Things were rather quiet after this until two years later when Drake returned to Plymouth in the Golden Hind after a successful circumnavigation of the globe, bringing solid ingots of pure gold and silver captured from Spanish treasure-ships off the coast of Peru. For a time there were serious compunctions on the part of some members of the Council about accepting treasure seized from Spanish ships in what they felt was an act of piracy, though others maintained that it was a legitimate move in guerilla naval warfare. But finally the Queen decided that Drake had acted within his rights, and the investors were enormously enriched. The fact that the Queen’s share came to the equivalent of nearly $360,000 in terms of modern value would, as Corbett observes, “account for the great favour she showed Drake.” (5) Christopher Hatton was made wealthy, his share coming to some $120,000.

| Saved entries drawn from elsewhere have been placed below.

`src/rtl/core/hcjs_ram.sv`:
```
`timescale 1ns / 1ps
// ----------------------------------------------------------------------------
// Generic simple dual-port RAM
// One write port and one read port with registered read data.
// ----------------------------------------------------------------------------
module hcjs_ram #(
    parameter int WIDTH = 8,
    parameter int DEPTH = 16
) (
    input  logic                                      aclk,
    input  logic                                      we,
    input  logic [(DEPTH > 1 ? $clog2(DEPTH) : 1)-1:0] waddr,
    input  logic [WIDTH-1:0]                          wdata,
    input  logic [(DEPTH > 1 ? $clog2(DEPTH) : 1)-1:0] raddr,
    output logic [WIDTH-1:0]                          rdata
);

    logic [WIDTH-1:0] mem [DEPTH];
    logic [WIDTH-1:0] rdata_reg;

    always_ff @(posedge aclk) begin
        if (we) begin
            mem[waddr] <= wdata;
        end
        rdata_reg <= mem[raddr];
    end

    assign rdata = rdata_reg;

endmodule

```
`config.mk`:
```
export PLATFORM = sky130hd
export DESIGN_NAME = hcjs_ram
export DESIGN_NICKNAME = d
export VERILOG_FILES = /design/src/rtl/core/hcjs_ram.sv
export SDC_FILE = /design/constraint.sdc
export NUM_CORES = 1
export LEC_CHECK = 0
export ABC_CLOCK_PERIOD_IN_PS = 1800
export BUFFER_PORTS_ARGS = -buffer_cell sky130_fd_sc_hd__buf_2
export CAP_MARGIN = 5
export CORE_MARGIN = 2
export CORE_UTILIZATION = 60
export DETAILED_ROUTE_END_ITERATION = 16
export MAX_ROUTING_LAYER = met4
export PLACE_DENSITY = 0.84
export SLEW_MARGIN = 20
export SYNTH_ARGS = -nofsm -noshare
export SYNTH_HDL_FRONTEND = slang
export SYNTH_SLANG_ARGS = --single-unit
```
`constraint.sdc`:
```
create_clock -name aclk -period 1.8 [get_ports aclk]
set_input_delay 0.09 -clock aclk [delete_from_list [all_inputs] [get_ports aclk]]
set_output_delay 0.09 -clock aclk [all_outputs]
set_load 0.01 [all_outputs]
```
==> Word-level counts from Yosys, hierarchy flattened <==
Memory sizes are Yosys's and may differ from the RTL's. A register that Yosys moved wholly into a read port is not among the register bits.
Index checks and enable logic that the tools add are counted.
{ "classes": {"muxes": 2} }
{ "ops": {"columns": ["cell", "n"], "rows": [
  ["1-bit 2-to-1 mux", 2]
]} }
{ "word_totals": {"regBits": 0, "ramBits": 128, "inputBits": 18, "out_inout_bits": 8, "word_cells": 3, "n_memories": 1} }
{ "mem_list": {"columns": ["name", "words", "word_bits", "rd", "rd_ports_with_merged_regs", "write_ports", "line_no", "text"], "rows": [
  ["mem", 16, 8, 1, 1, 1, "18", "logic [WIDTH-1:0] mem [DEPTH];"]
]} }

==> Depth between registers and ports, before layout <==
Gate-level depths: netlist (run 1).
{ "depth": {"depth_word": 2, "depth_mapped": 5, "depth_no_buf": 3} }

==> Worst setup path before layout (run 1) <==
No wires, ideal clock.
{ "synth_path": {"kind": "in2reg", "from": "input waddr[2] in the netlist's numbering", "to": "memory mem[0][0], enable pin", "setup_ns": 0.383, "arrival_ns": 1.200, "setup_slack_ns": 0.217, "path_stages": 2, "path_buffers": 0, "cell_sequence": "or3b_2 -> nor3_1"} }
{ "synth_rtl": {"columns": ["element", "line_no", "text"], "rows": [
  ["start, declared", "12", "input logic [(DEPTH > 1 ? $clog2(DEPTH) : 1)-1:0] waddr,"],
  ["end, declared", "18", null]
]} }
No word-level cell before the write port.

==> results of run 1 <==
==> placed cells by master (no fill, tap or decap), types with 2 or more instances in the layout <==
master	instances
a22oi_1	16
buf_12	2
buf_2	25
buf_4	18
bufinv_16	3
clkbuf_16	16
clkinv_2	2
clkinv_4	3
clkinvlp_4	4
dfxtp_1	8
dlygate4sd3_1	8
edfxtp_1	128
inv_6	2
mux4_1	14
mux4_2	18
nand2_1	9
nand2b_1	2
nand3b_1	2
nor2_1	13
nor3_1	4
==> power by group through the flow <==
stage	sequential, uW	clock (uW)	combinational [uW]
6_report	3560	3430	355
5_1_grt	3570	3620	378
4_1_cts	3560	3470	354
3_5_place_dp	3630	0	335
3_3_place_gp	3620	0	321
2_1_floorplan	3630	0	180
==> Yosys cell counts <==
master	n
buf_4	1
buf_2	3
edfxtp_1	128
buf_6	3
and2_1	1
nand3_1	1
nand2b_1	2
nor2_1	13
and2b_1	1
a22oi_1	16
dfxtp_1	8
mux4_1	14
nand2_1	9
nor3_1	4
nor2b_1	1
clkdlybuf4s25_2	3
or3b_2	1
mux4_2	18
nand3b_1	2
==> worst paths after layout <==
path | to | slack (ns)
worst max-delay path | rdata[1] | 0.35
worst min-delay path | mem[4][3] | 0.12
worst max register to register | rdata[1] | 0.35
worst min register to register | rdata[3] | 0.68
==> cells by family (layout without fill, tap and decap cells) <==
kind of cell,count (synthesis),count (layout),share of synthesized area (%)
mux,32,32,15.0
flops,136,136,77.8
compound gates,16,16,2.33
buf+inv,10,85,1.68
simple gates,35,35,3.18
==> timing repair <==
| item | CTS | global route |
|---|---|---|
| buffers inserted | 0 | 0 |
| hold buffers | 8 | 0 |
| hold endpoints to repair | 128 | 0 |
| endpoints found under the setup margin | 0 | 0 |
==> final cells by class <==
| type | count | area [um2] | area share [%] |
|---|---|---|---|
| timing repair buffer | 53 | 380 | 6.17 |
| clock inverter | 15 | 178 | 2.88 |
| tap | 105 | 131 | 2.13 |
| sequential | 136 | 4000 | 64.9 |
| clock buffer | 17 | 414 | 6.72 |
| multi-input combinational | 83 | 1060 | 17.2 |
==> metal layers <==
| layer | track usage [%] | up-vias |
|---|---|---|
| met5 | - | - |
| met4 | 9.64 | 0 |
| met3 | 7.23 | 17 |
| met2 | 37.7 | 177 |
| met1 | 33.5 | 1321 |
| li1 | - | 1105 |
==> through the flow <==
step                setup slack [ns]  cells  utilization, %  total power, uW
floorplan                      0.217    229               -             3810
detailed placement             0.200    369            66.5             3960
finish                         0.346    409            74.7             7350
CTS                            0.338    409            74.7             7390
global route                   0.315    409            74.7             7560
global placement               0.296    369            66.5             3940
==> worst reg2reg max path, cell delays in order, from the launching register on <==
cell and delay, ns:
edfxtp_1 0.40, mux4_1 0.58, a22oi_1 0.24, nand2_1 0.12
==> out/results.env, run 1 <==
RESULT_OF_THE_RUN='complete, no violations'
NUMBER_OF_PLACED_I_O_PINS=26
POWER.SHARE.CLOCK_PCT=46.7
DRT-VIAS-PER-INSTANCE=6.41
DETAILEDPLACEMENTHPWL_MM=6.20
CLOCK_TREE.HTREE_LEVEL_COUNT=4
HOLD_VIOL=0
LARGEST_REG_FLOPS=128
TIMING.MAX_SLEW.REL_SLACK_PCT=72.1
POWER.COMBINATIONAL.FRACTION_PCT=4.8
PLACED_CELL_AREA_UM2=5490
LEAKAGE_uW=0.00212
DRT_ITER0_MARKERS=282
SETUP_TNS_NS=0
GRT_SETUP_UNREPAIRED='false'
ANTENNA_CELLS_INSERTED=0
CP-END-KIND='register'
CTS_TREE='yes'
PINT_uW=5810
MAX-CAP-VIOLATIONS=0
FIRST_PASS_ITERS=5
CP_DATA_ARRIVAL_TIME_NS=1.85
IO_BUFFERS=25
CP_NUM_BUF_INV=0
DRCVIOLATIONCOUNT=0
CORE.ROWCOUNT=33
FF2FF_PATH_DEPTH=3
ROUTE.DETAILED.WL_PER_INST_UM=26.5
TIMING.FINAL.MAX_SLEW_VIOLATIONS=0
POSTSYNTHREGISTERBITS=136
POST_ROUTE_CELLS_DRIVE_ABOVE_1_SHARE_PCT=31.3
CLK-INSERTION-DELAY-LATE_NS=0.52
AVG_SYNTHESIZED_CELL_AREA_UM2=22.5
CPPEAKSTAGEDELAY_NS=0.58
MAPPEDNETLISTAREA_UM2=5150
CRIT_PATH_START_KIND='register'
HOLD_CLASS='input pin to register'
PART_OF_THE_CYCLE_THE_WORST_PATH_NEEDS_PCT=80.8
GRT.OVERFLOW.TOTAL=0
AREA_GROWTH_PCT=19.8
WORSTPATHMAXFANOUT=1
MIN_PERIOD_NS=1.45
POSTROUTEWIRELENGTH_MM=10.8
CRIT_CHAIN='mux4_1 -> a22oi_1 -> nand2_1'
FLOORPLAN.DIE.HEIGHT_UM=96.6
ROUTE.LAYER.MET1.WL_MM=4.32
POWER.NET_SWITCHING_uW=1540
CRIT-REG2REG-LAUNCH='mem[6][1]'
TOP_LAYER='met4'
CLOCK_SLEW_SEEN_BY_THE_REGISTERS_OF_THE_WORST_SETUP_AND_HOLD_PATHS_NS=0.06
FINAL_AREA_UM2=6160
TRITONCTS_SINK_COUNT=136
SYNTH_TOP_CELLS_BY_AREA='edfxtp_1, mux4_2, mux4_1'
SYNTH.YOSYS.SEQ_AREA_SHARE_PCT=77.8
GRT_ANTENNA_BEFORE_REPAIR=0
DETAILROUTE.WIRELENGTH.MET3_MM=1.02
PIN_COUNT_OF_THE_BIGGEST_NET_ENTERING_GLOBAL_ROUTING=33
SLEW_AT_THE_PIN_WITH_THE_WORST_MAX_SLEW_SLACK_NS=0.419
FINALHOLDWORSTSLACK_NS=0.122
PLACEABLECOREAREA_UM2=8260
YS_WARN_COUNT=0
NUM-FILL-CELLS=434
SWSHARE_PCT=21.0
POWER_PER_CELL_AREA_nW_PER_UM2=1190
CRITICAL_PATH.STARTPOINT='mem[6][1]'
FIRST_GLOBAL_VIAS=2617
CTS_BUFFER_DEPTH=2
POST-SYNTH-TOP-AREA-CELL='edfxtp_1'
ROUTE.MET2.WL_MM=5.33
NETLIST_INSTANCES=229
LAYOUT.NETS=309
HOLD_PATH_STARTPOINT='waddr[0]'
GRT_PASS1_WL_MM=16.1
TIMING.CLOCK.SKEW_NS=0.00681
WORST-ENDPOINT-REQUIRED_NS=2.19
PWR-SHARE-SEQ_PCT=48.5
CTS_INSERTED_BUFFERS=17
ROUTE.ANTENNA.REMAINING_NETS=0
EFFECTIVE_UTILIZATION_AT_FLOORPLAN_PCT=62.3
SYNTHESIS.NETS=247
DIE_AREA_UM2=9340
PATH_CLASS='register to register'
VIA_COUNT=2620
SYNTHDISTINCTLIBCELLS=19
SETUP-VIOLATIONS-FINAL=0
SYNTH.TOP_CELL.AREA_SHARE_PCT=74.7
GRT_USAGE_PCT=25.2
TIMING.FMAX_GHz=0.688
CRITICAL-PATH-TOP-DELAY-FAMILY='multiplexers'
CTS_RESIZED=0
CP_NUM_CELLS=3
ROOT_BUFFER='clkbuf_8'
WORST_PATH_MAX_DELAY_CELL='mux4_1'
VDD_DROP_MAX_mV=1.00
GP_ROUTABILITY_CONGESTION=0.821
DIE_WIDTH_UM=96.6
MIN_PATH_CELLS=3
Power figures use the tool's default switching activity.
==> inputs of run 2 (changes only) <==
ABC_CLOCK_PERIOD_IN_PS = 1200   (was 1800)
CORE_UTILIZATION = 54   (was 60)
PLACE_DENSITY = 0.8   (was 0.84)
clock period = 1.2 ns   (was 1.8 ns; I/O delays follow)
==> run 2 against run 1 <==
  * The flow now finishes with violations (setup timing)
  * First-iteration DRC count is 8.9% lower
  * Fmax is 13% higher
  * Critical endpoint is now rdata[2]
  * Via count is 1.8% lower
==> out/results.env, run 2 (synthesized netlist as in run 1, its figures left out) <==
TIMING.CLOCK.SKEW_NS=0.00640
CRIT_CHAIN='mux4_2 -> a22oi_2 -> nand2_1'
RESULT_OF_THE_RUN='finished, violations left'
LEAKAGE_uW=0.00215
CTS_TREE='yes'
EFFECTIVE_UTILIZATION_AT_FLOORPLAN_PCT=55.7
CRIT_PATH_START_KIND='register'
PLACEABLECOREAREA_UM2=9240
MAX-CAP-VIOLATIONS=0
DIE_WIDTH_UM=102
USE_MET1_PCT=29.0
SETUP-VIOLATIONS-FINAL=8
HOLD_PATH_STARTPOINT='waddr[1]'
PLACED_CELL_AREA_UM2=5640
POSTROUTEWIRELENGTH_MM=9.91
MIN_PATH_CELLS=3
IO_BUFFERS=25
FINAL_AREA_UM2=6310
PATH_CLASS='register to register'
PRE_CTS_SLACK_NS=-0.351
CRIT-REG2REG-LAUNCH='mem[0][2]'
FIRST_PASS_ITERS=5
ANTENNA_CELLS_INSERTED=0
CP_DATA_ARRIVAL_TIME_NS=1.68
WORSTPATHMAXFANOUT=1
CP_NUM_BUF_INV=0
ROOT_BUFFER='clkbuf_8'
CORE.ROWCOUNT=35
CTS_INSERTED_BUFFERS=17
DIE_AREA_UM2=10300
WORST-ENDPOINT-REQUIRED_NS=1.59
GP_ROUTABILITY_CONGESTION=0.770
PART_OF_THE_CYCLE_THE_WORST_PATH_NEEDS_PCT=108
FF2FF_PATH_DEPTH=3
VDD_DROP_MAX_mV=0.864
CLK-INSERTION-DELAY-LATE_NS=0.51
GRT.OVERFLOW.TOTAL=0
ROUTE.ANTENNA.REMAINING_NETS=0
ROUTE.DETAILED.WL_PER_INST_UM=22.4
HOLD_CLASS='input pin to register'
CLOCK_TREE.HTREE_LEVEL_COUNT=4
MIN_PERIOD_NS=1.29
GRT_SETUP_UNREPAIRED='true'
POWER_PER_CELL_AREA_nW_PER_UM2=1760
POST-LAYOUT-TOTAL-POWER_uW=11100
LAYOUT.NETS=319
DRCVIOLATIONCOUNT=0
FAILED_CHECKS='setup timing'
CRITICAL_PATH.STARTPOINT='mem[0][2]'
POST_ROUTE_CELLS_DRIVE_ABOVE_1_SHARE_PCT=40.8
MULTI_INPUT_COMB_AREA_UM2=1060
CP_NUM_CELLS=3
GRT_USAGE_PCT=21.7
FIRST_GLOBAL_VIAS=2591
MET3_USAGE_PCT=4.90
PIN_COUNT_OF_THE_BIGGEST_NET_ENTERING_GLOBAL_ROUTING=20
TIMING.FINAL.MAX_SLEW_VIOLATIONS=0
TIMING.FMAX_GHz=0.774
LAYOUT.CELLS.MOST_COMMON_LIST='edfxtp_1, mux4_2, buf_4, buf_2, clkbuf_16'
WORST_PATH_MAX_DELAY_CELL='mux4_2'
CLOCK_SLEW_SEEN_BY_THE_REGISTERS_OF_THE_WORST_SETUP_AND_HOLD_PATHS_NS=0.06
HOLD_VIOL=0
SEQUENTIAL_CELL_AREA_UM2=4000
MOSTFREQUENTLAYOUTCELL='edfxtp_1'
AREA_GROWTH_PCT=22.6
VIA_COUNT=2572
DETAILEDPLACEMENTHPWL_MM=6.12
TIMING.FINAL.WS_SETUP_NS=-0.0925
DRT_ITER0_MARKERS=257
GRTUSAGEMET2_PCT=32.3
CPPEAKSTAGEDELAY_NS=0.49
GRT_PASS1_WL_MM=15.1
TIMING.MAX_SLEW.REL_SLACK_PCT=44.7
DRT-VIAS-PER-INSTANCE=5.81
NUMBER_OF_PLACED_I_O_PINS=26
POSTLAYOUTCOREUTIL_PCT=68.3
SLEW_AT_THE_PIN_WITH_THE_WORST_MAX_SLEW_SLACK_NS=0.827
CTS_BUFFER_DEPTH=2
CRITICAL-PATH-TOP-DELAY-FAMILY='multiplexers'
LARGEST_REG_FLOPS=128
FLOORPLAN.DIE.HEIGHT_UM=102
CP-END-KIND='register'
TRITONCTS_SINK_COUNT=136
NUM-FILL-CELLS=550
MOST_USED_LAYER_GLOBAL_ROUTE='met2'
CTS_SETUP_BUFFERS=0
GRT_ANTENNA_BEFORE_REPAIR=0
[run 2: cell types whose count changed in the layout (fill, tap and decap cells not counted), sizes merged]
cell	before	now
clkinvlp	4	1
clkbuf	17	19
clkinv	6	8
bufinv	3	4
buf	45	55
inv	2	0
[run 2: cell type report]
cell class	instances	area share, %
Sequential cell	136	63.5
Clock buffer	19	6.68
Tap cell	129	2.56
Clock inverter	13	2.84
Timing Repair Buffer	63	7.61
Multi-Input combinational cell	83	16.9
[run 2: worst paths after layout]
check	to	slack, ns
worst min-delay path	mem[4][5]	0.12
worst max register to register	rdata[2]	-0.09
worst max-delay path	rdata[2]	-0.09
worst min register to register	rdata[6]	0.69
[run 2: where the power goes]
group,total [uW],internal [uW],switching [uW]
clock network,5210,3360,1850
logic,582,273,309
registers,5350,5310,34.8
total,11100,8950,2190
[run 2: metal layers]
metal	wire, um	part of all wire, %	vias up
li1	-	-	1104
met3	722	7.3	21
met5	0	0	-
met1	4020	41	1315
met4	258	2.6	0
met2	4910	50	132
[run 2: per-stage QoR]
step	std cells	setup TNS (ns)	hold WS (ns)
floorplan	229	-3.90	0.159
global placement	403	-5.38	0.445
detailed placement	403	-6.33	0.456
CTS	443	-0.542	0.0911
global route	443	-0.804	0.116
finish	443	-0.441	0.119
[run 2: what timing repair did]
item,CTS,global route
setup endpoints to repair,8,8
pin swaps,8,2
gates resized for setup,18,3
hold buffers,8,0
endpoints found under the hold margin,128,0
[run 2: tightest hold or removal path: stages]
cell    delay, ns
buf_2        0.17
nor3_2       0.08
buf_4        0.15
==> inputs of run 3 (changes only) <==
TNS_END_PERCENT = 20   (was not set)
==> run 3 against run 2 <==
  * The run still ends with setup timing left
  * Clock-buffer cell count shrank 1
  * Clock skew about the same
  * Register-to-register slack lost 0.03 ns
  * Routed wire length up 3.1%
  * Critical path type unchanged
  * Critical endpoint is now rdata[0]
  * Largest cell class unchanged
  * Largest power group is now clock
==> out/results.env, run 3 (synthesized netlist as in run 1, its figures left out) <==
PIN_COUNT_OF_THE_BIGGEST_NET_ENTERING_GLOBAL_ROUTING=17
CTS_TREE='yes'
PART_OF_THE_CYCLE_THE_WORST_PATH_NEEDS_PCT=110
WORSTPATHMAXFANOUT=1
FIRST_GLOBAL_VIAS=2677
CORE.ROWCOUNT=35
CTS_INSERTED_BUFFERS=17
SEQUENTIAL_CELL_AREA_UM2=4000
GRT_PASS1_WL_MM=15.7
IO_BUFFERS=25
GRT_SETUP_UNREPAIRED='true'
TIMING.MAX_SLEW.REL_SLACK_PCT=38.4
SETUP-VIOLATIONS-FINAL=8
LAYOUT.NETS=321
SETUP_TNS_NS=-0.554
GRT.OVERFLOW.TOTAL=0
CTS_BUFFER_DEPTH=2
PLACEABLECOREAREA_UM2=9240
ROOT_BUFFER='clkbuf_8'
PATH_CLASS='register to register'
DRCVIOLATIONCOUNT=0
FAILED_CHECKS='setup timing'
HOLD_VIOL=0
TIMING.CLOCK.SKEW_NS=0.00632
ANTENNA_CELLS_INSERTED=0
CLOCK_SLEW_SEEN_BY_THE_REGISTERS_OF_THE_WORST_SETUP_AND_HOLD_PATHS_NS=0.06
RESULT_OF_THE_RUN='finished, violations left'
TIMING.FINAL.WS_SETUP_NS=-0.120
DETAILEDPLACEMENTHPWL_MM=6.11
CP_DATA_ARRIVAL_TIME_NS=1.72
MIN_PERIOD_NS=1.32
LEAKAGE_uW=0.00218
POST_ROUTE_CELLS_DRIVE_ABOVE_1_SHARE_PCT=38.9
HOLD_CLASS='input pin to register'
TIMING.FINAL.MAX_SLEW_VIOLATIONS=0
LARGEST_REG_FLOPS=128
NUM-FILL-CELLS=546
VIA_COUNT=2531
ROUTE.ANTENNA.REMAINING_NETS=0
EFFECTIVE_UTILIZATION_AT_FLOORPLAN_PCT=55.7
CLK-INSERTION-DELAY-LATE_NS=0.51
ROUTE.DETAILED.WL_PER_INST_UM=23.0
CRIT_PATH_START_KIND='register'
FIRST_PASS_ITERS=5
CP-END-KIND='register'
DRT_ITER0_MARKERS=191
CLOCK_TREE.HTREE_LEVEL_COUNT=4
POSTLAYOUTCOREUTIL_PCT=69.1
MULTI_INPUT_COMB_AREA_UM2=1060
LAYOUT.CELLS.MOST_COMMON_LIST='edfxtp_1, mux4_2, buf_4, buf_2, clkbuf_16'
SLEW_AT_THE_PIN_WITH_THE_WORST_MAX_SLEW_SLACK_NS=0.921
POWER_PER_CELL_AREA_nW_PER_UM2=1810
GP_ROUTABILITY_CONGESTION=0.737
WORST-ENDPOINT-REQUIRED_NS=1.60
MOSTFREQUENTLAYOUTCELL='edfxtp_1'
MAX-CAP-VIOLATIONS=0
PLACED_CELL_AREA_UM2=5660
DIE_AREA_UM2=10300
VDD_DROP_MAX_mV=1.14
TIMING.FMAX_GHz=0.757
AREA_GROWTH_PCT=24.0
DRT-VIAS-PER-INSTANCE=5.69
WORST-R2R-SETUP-SLACK_NS=-0.12
DIE_WIDTH_UM=102
FINAL_AREA_UM2=6380
GRT_USAGE_PCT=23.1
GRT_ANTENNA_BEFORE_REPAIR=0
POSTROUTEWIRELENGTH_MM=10.2
NUMBER_OF_PLACED_I_O_PINS=26
FLOORPLAN.DIE.HEIGHT_UM=102
TRITONCTS_SINK_COUNT=136
-- run 3: stage by stage --
step                      cells  power, uW  setup slack, ns  hold slack, ns
after CTS                   445      11600           -0.142           0.100
after global placement      405       5970           -0.339           0.444
after floorplan             229       5720           -0.126           0.159
final                       445      11600           -0.120           0.114
after detailed placement    405       5990           -0.333           0.455
after global routing        445      11900           -0.160           0.119
-- run 3: layer usage --
metal / GRT usage, % / part of all wire, % / up-vias
li1: - / - / 1112
met1: 30.1 / 41 / 1317
met2: 35.2 / 51 / 93
met3: 6.90 / 6.4 / 9
met4: 7.69 / 1.2 / 0
met5: - / 0 / -
-- run 3: worst max-delay path, cell delays in order (launching register included) --
cell and delay, ns:
edfxtp_1 0.36, mux4_2 0.50, a22oi_2 0.17, buf_4 0.15, nand2_2 0.04
-- run 3: cell type report --
type,instances,area share (%)
Timing Repair Buffer,65,7.96
Clock buffer,18,6.55
Clock inverter,14,3.59
Sequential cell,136,62.7
Multi-Input combinational cell,83,16.6
Tap cell,129,2.53
-- run 3: worst paths after layout --
kind | start | to | depth (start not counted)
min reg2reg | mem[12][3] | rdata[3] | 3
max | mem[11][0] | rdata[0] | 4
min | waddr[0] | mem[0][7] | 3
max reg2reg | mem[11][0] | rdata[0] | 4
-- run 3: timing repair --
item / 4_1_cts / 5_1_grt
gates resized for setup: 15 / 3
endpoints found under the hold margin: 128 / 0
cloned: 0 / 0
hold buffers: 8 / 0
setup buffers: 0 / 0
pin swaps: 7 / 1
endpoints found under the setup margin: 8 / 8
-- run 3: report_power, final --
part | leakage (uW) | internal, uW | switching (uW)
clock | 0.000307 | 3770 | 1860
combinational | 0.000652 | 284 | 311
sequential | 0.00122 | 5310 | 36.5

After his first failure, the Earl of Oxford made two more investments, one in 1581, when he bought a ship, the Edward Bonaventure, which set forth in company with the Ughtrede—renamed the Leicester—and the bark Talbot, and again in 1584, when he was a shareholder in “The Colleagues of the Fellowship for the Discovery of the North West Passage.” But he lost money in both enterprises. The only result of the second voyage, which was made under the command of Captain John Davis, was the discovery of the Davis Straits. Small wonder that, after the loss of such great sums which he could ill spare in the search for the northwest passage, Oxford had Hamlet say, “I am but mad north-north west . . . ”

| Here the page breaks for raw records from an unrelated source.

`config.mk`:
```
export PLATFORM = sky130hd
export DESIGN_NAME = command_frame_stuffing_encoder_unit
export DESIGN_NICKNAME = d
export VERILOG_FILES = /design/src/sv/cfse_pkg.sv /design/src/sv/cfse_front.sv /design/src/sv/cfse_queue.sv /design/src/sv/cfse_back.sv /design/src/sv/command_frame_stuffing_encoder_unit.sv
export SDC_FILE = /design/constraint.sdc
export NUM_CORES = 1
export LEC_CHECK = 0
export BUFFER_PORTS_ARGS = -buffer_cell sky130_fd_sc_hd__buf_2
export CAP_MARGIN = 40
export CORE_UTILIZATION = 35
export CTS_BUF_LIST = sky130_fd_sc_hd__clkbuf_2 sky130_fd_sc_hd__clkbuf_4 sky130_fd_sc_hd__clkbuf_8
export DETAILED_ROUTE_END_ITERATION = 10
export HOLD_SLACK_MARGIN = 0.05
export SLEW_MARGIN = 25
export SYNTH_ARGS = -nofsm -noshare
export SYNTH_HDL_FRONTEND = slang
export SYNTH_SLANG_ARGS = --single-unit
```
`constraint.sdc`:
```
create_clock -name clk_i -period 4.9 [get_ports clk_i]
set_input_delay 0.98 -clock clk_i [delete_from_list [all_inputs] [get_ports clk_i]]
set_output_delay 0.98 -clock clk_i [all_outputs]
set_load 0.05 [all_outputs]
```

But before this time came, the Earl was to dramatize his loss in the play in which Antonio gives his bond for 3,000 ducats, precisely as Oxford himself had given his bond for 3,000 pounds. Lok was denounced on all sides as a rogue and a knave. (One ordinary meaning of “shy,” according to the Oxford Dictionary, is “elusive, hard to find or catch,” while Murray’s Oxford Dictionary defines the colloquial meaning as “of questionable character, disreputable, shady.” Our word “shyster” is evidently derived from this.) However, there are many other points that connect The Merchant of Venice with this period of the author’s life. The play was no doubt begun in 1578 and superseded by more pressing requirements for the entertainment of the French envoys.
Julia and her maid Lucetta of The Two Gentlemen of Verona (I.2) are simply an earlier presentment of Portia and Nerissa in The Merchant of Venice (I.2); their scenes occur at exactly the same time in the action of the two plays.
Notes
1. E.T.C.: Hidd. All.; p. 162; cit. Feuillerat Documents; p. 320.
2. The Courtships of Q. Eliz. The matter discussed pp. 189-215.
3. Hume: The Courtships of Q. Eliz.; p. 281.
4. Ward; p. 239; cit. Cal. S.P.Colonial, 50.64. E.T.C.: Hidd. All.; p. 195. Fox Bourne: Sir Philip Sidney; p. 161.
5. Corbett: Drake and the Tudor Navy; vol. 1, p. 410.